> Work to complete
Check every line of the entries below for the word "timing". Then give the number of lines that have it, with nothing added.

[Dataset excerpts]

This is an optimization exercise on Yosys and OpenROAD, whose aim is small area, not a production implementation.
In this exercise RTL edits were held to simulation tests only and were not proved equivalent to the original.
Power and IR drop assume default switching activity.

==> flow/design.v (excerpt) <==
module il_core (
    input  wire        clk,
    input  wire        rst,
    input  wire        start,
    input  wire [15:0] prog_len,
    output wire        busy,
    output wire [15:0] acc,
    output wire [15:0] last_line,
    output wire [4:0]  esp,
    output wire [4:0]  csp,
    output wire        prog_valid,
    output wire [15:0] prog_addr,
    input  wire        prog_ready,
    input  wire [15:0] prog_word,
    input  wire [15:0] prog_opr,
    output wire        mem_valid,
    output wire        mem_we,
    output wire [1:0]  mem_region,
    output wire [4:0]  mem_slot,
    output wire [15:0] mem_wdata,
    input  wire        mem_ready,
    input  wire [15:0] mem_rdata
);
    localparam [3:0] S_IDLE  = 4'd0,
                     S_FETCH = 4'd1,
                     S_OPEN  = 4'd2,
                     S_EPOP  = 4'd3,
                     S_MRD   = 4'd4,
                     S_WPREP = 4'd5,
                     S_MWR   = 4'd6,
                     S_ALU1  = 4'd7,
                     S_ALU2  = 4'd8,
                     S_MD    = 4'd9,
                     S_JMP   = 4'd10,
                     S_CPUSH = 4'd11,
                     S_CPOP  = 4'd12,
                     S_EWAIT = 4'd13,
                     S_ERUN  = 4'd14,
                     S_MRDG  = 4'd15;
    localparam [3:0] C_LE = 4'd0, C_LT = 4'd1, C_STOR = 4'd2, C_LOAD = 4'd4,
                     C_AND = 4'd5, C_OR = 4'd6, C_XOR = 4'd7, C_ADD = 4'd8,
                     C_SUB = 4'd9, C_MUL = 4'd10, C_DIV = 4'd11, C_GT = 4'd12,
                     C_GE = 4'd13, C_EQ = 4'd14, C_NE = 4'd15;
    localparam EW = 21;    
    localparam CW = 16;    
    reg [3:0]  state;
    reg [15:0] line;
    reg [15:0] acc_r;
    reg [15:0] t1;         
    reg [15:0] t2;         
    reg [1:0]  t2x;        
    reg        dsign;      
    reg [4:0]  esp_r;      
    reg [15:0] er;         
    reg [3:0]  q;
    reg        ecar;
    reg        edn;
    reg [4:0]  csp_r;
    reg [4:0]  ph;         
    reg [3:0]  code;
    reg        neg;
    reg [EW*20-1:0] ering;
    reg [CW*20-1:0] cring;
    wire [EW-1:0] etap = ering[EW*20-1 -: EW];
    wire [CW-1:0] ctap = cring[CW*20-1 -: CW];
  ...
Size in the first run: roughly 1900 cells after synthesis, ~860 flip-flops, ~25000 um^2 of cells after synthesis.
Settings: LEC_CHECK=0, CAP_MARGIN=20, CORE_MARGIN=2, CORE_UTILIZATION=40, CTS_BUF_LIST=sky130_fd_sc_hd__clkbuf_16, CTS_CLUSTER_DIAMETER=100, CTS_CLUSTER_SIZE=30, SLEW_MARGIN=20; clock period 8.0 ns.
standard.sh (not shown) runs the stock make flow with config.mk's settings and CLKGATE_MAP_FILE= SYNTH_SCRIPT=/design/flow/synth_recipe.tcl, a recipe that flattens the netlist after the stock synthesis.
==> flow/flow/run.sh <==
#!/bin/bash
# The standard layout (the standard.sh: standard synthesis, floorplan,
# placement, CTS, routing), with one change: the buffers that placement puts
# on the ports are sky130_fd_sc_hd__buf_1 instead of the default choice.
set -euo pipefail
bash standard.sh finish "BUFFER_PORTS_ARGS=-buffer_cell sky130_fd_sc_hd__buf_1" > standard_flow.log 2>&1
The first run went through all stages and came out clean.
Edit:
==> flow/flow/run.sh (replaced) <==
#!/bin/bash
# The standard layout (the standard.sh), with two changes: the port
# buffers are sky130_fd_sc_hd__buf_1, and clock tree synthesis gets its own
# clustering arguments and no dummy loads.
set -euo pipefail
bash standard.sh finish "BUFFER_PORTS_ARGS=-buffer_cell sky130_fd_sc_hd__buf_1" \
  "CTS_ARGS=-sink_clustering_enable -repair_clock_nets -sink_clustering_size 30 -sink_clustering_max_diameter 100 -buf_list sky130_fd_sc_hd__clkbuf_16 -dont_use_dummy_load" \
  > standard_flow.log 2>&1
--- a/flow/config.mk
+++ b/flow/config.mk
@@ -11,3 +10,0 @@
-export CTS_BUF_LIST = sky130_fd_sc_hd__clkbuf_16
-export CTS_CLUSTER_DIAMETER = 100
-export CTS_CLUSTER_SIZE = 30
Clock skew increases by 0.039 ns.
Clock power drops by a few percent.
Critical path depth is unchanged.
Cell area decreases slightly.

[/Dataset excerpts]
[Dataset excerpts]

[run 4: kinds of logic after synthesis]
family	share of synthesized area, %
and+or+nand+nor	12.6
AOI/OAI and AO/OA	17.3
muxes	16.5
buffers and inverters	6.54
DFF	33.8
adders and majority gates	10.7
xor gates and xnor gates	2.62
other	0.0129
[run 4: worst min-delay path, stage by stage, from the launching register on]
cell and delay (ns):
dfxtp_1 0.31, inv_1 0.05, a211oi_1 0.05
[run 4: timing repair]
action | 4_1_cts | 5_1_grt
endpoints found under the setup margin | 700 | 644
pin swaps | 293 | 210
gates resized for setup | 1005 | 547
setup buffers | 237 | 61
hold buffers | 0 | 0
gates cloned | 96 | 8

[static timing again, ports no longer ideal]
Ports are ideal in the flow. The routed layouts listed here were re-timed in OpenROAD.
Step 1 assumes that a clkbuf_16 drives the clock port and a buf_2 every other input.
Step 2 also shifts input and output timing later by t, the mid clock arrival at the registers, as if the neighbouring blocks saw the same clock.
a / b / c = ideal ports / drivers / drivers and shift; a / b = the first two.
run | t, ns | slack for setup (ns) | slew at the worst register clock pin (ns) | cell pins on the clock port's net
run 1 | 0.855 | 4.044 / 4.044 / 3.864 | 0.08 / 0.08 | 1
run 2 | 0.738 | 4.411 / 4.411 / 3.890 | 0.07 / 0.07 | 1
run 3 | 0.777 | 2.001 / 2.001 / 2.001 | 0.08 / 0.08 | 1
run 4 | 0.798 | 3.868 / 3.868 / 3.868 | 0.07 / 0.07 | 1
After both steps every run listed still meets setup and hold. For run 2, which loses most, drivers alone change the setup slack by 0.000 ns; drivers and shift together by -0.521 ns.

[/Dataset excerpts]
[Dataset excerpts]

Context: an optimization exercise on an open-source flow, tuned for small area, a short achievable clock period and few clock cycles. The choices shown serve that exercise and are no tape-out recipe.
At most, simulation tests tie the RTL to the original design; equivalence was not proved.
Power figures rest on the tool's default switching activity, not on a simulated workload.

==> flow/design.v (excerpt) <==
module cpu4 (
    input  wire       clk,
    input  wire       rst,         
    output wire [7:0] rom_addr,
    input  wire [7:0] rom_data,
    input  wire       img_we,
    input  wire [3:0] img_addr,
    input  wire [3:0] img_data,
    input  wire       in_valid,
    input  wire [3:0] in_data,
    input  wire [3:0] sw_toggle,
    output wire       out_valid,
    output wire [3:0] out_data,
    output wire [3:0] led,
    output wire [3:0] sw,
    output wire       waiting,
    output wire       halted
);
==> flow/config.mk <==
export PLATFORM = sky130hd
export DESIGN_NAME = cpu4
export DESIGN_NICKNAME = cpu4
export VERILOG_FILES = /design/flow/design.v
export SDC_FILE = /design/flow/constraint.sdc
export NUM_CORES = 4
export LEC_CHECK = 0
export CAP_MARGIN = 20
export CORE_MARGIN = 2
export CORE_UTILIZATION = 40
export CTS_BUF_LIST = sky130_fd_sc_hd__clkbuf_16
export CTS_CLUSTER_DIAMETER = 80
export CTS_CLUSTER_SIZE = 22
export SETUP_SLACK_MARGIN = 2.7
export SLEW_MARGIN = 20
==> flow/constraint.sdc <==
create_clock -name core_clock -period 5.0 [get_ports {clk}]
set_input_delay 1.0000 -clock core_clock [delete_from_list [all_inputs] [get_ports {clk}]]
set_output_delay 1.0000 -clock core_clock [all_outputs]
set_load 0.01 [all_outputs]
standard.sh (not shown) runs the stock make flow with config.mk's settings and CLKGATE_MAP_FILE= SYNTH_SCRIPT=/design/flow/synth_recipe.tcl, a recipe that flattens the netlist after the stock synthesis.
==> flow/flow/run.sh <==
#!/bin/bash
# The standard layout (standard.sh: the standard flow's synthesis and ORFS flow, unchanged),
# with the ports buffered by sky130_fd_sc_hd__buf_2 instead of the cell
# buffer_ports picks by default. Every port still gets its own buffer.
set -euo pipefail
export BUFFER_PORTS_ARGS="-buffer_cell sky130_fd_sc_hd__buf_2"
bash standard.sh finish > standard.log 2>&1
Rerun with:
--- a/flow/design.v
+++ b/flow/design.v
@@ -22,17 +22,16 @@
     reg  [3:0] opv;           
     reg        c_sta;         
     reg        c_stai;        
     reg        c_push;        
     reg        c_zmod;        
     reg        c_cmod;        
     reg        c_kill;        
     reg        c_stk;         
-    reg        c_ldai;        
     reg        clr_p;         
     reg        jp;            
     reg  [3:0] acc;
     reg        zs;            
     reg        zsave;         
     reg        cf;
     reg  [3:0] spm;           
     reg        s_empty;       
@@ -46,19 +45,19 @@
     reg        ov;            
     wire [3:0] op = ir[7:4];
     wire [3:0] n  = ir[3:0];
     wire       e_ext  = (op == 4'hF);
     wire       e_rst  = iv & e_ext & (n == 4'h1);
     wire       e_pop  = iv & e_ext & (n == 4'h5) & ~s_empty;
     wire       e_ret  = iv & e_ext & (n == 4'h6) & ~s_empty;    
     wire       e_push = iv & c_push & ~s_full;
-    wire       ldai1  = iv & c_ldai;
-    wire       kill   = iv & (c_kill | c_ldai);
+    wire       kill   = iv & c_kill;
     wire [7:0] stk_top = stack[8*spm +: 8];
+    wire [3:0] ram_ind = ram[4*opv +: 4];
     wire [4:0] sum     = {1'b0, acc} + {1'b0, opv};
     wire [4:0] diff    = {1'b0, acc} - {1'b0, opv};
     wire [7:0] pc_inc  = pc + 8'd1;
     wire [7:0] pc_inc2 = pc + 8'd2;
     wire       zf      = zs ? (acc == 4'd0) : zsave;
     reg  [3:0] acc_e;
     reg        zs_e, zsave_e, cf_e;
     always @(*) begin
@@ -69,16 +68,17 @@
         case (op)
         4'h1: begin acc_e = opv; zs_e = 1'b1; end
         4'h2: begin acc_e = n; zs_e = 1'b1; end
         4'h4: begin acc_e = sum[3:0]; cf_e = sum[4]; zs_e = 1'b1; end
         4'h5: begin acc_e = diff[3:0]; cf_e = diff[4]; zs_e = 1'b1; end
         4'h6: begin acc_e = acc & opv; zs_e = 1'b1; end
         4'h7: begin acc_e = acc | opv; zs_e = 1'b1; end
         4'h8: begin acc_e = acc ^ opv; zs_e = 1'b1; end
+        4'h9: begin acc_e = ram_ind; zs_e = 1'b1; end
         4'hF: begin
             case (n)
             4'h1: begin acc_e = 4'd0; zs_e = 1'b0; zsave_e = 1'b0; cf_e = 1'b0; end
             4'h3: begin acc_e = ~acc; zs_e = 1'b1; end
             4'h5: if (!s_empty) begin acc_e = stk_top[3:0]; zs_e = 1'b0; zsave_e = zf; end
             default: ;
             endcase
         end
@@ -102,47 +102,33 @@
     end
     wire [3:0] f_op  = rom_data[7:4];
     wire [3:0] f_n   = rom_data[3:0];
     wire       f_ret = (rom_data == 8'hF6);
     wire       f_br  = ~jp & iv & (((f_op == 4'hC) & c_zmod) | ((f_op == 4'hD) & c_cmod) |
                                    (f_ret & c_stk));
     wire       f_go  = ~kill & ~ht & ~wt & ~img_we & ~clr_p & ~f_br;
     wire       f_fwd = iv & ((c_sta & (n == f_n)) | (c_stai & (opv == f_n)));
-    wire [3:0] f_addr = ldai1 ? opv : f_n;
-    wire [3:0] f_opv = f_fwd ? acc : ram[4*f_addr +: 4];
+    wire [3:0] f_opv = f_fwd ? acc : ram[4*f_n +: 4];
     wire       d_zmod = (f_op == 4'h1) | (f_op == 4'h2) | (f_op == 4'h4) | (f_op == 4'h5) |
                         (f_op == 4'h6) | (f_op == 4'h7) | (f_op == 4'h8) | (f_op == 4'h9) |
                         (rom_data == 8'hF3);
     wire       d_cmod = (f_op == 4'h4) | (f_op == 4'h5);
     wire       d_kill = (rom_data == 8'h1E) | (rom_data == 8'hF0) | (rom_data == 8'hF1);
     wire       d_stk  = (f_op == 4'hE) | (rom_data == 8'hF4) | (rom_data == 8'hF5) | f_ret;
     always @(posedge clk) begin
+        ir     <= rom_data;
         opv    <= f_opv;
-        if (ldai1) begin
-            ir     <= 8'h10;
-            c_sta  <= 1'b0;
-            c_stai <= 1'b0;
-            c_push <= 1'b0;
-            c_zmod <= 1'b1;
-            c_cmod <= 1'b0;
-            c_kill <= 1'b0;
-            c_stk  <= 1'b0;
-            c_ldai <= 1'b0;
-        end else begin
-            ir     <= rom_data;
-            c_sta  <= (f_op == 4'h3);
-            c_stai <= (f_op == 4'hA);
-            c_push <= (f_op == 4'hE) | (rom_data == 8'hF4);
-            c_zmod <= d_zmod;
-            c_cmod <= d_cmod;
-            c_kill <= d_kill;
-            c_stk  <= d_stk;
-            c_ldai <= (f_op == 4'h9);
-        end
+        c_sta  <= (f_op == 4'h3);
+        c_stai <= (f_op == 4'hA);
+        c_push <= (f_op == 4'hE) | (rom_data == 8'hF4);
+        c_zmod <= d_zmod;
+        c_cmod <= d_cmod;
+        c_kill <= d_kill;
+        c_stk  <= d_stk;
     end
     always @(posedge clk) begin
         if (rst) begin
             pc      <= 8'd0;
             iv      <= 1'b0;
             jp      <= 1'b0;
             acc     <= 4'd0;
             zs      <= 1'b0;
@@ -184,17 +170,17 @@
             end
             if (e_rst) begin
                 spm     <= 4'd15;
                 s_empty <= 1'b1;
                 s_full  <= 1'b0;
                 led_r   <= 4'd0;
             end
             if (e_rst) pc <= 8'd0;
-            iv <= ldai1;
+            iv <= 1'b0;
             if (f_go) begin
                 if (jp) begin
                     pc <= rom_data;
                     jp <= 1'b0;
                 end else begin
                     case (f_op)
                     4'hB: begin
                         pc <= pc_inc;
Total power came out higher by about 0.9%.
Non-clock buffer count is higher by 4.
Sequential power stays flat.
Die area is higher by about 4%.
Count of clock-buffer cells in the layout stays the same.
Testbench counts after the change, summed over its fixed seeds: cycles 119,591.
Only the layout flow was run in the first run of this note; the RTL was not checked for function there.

[/Dataset excerpts]

> Problem solution
3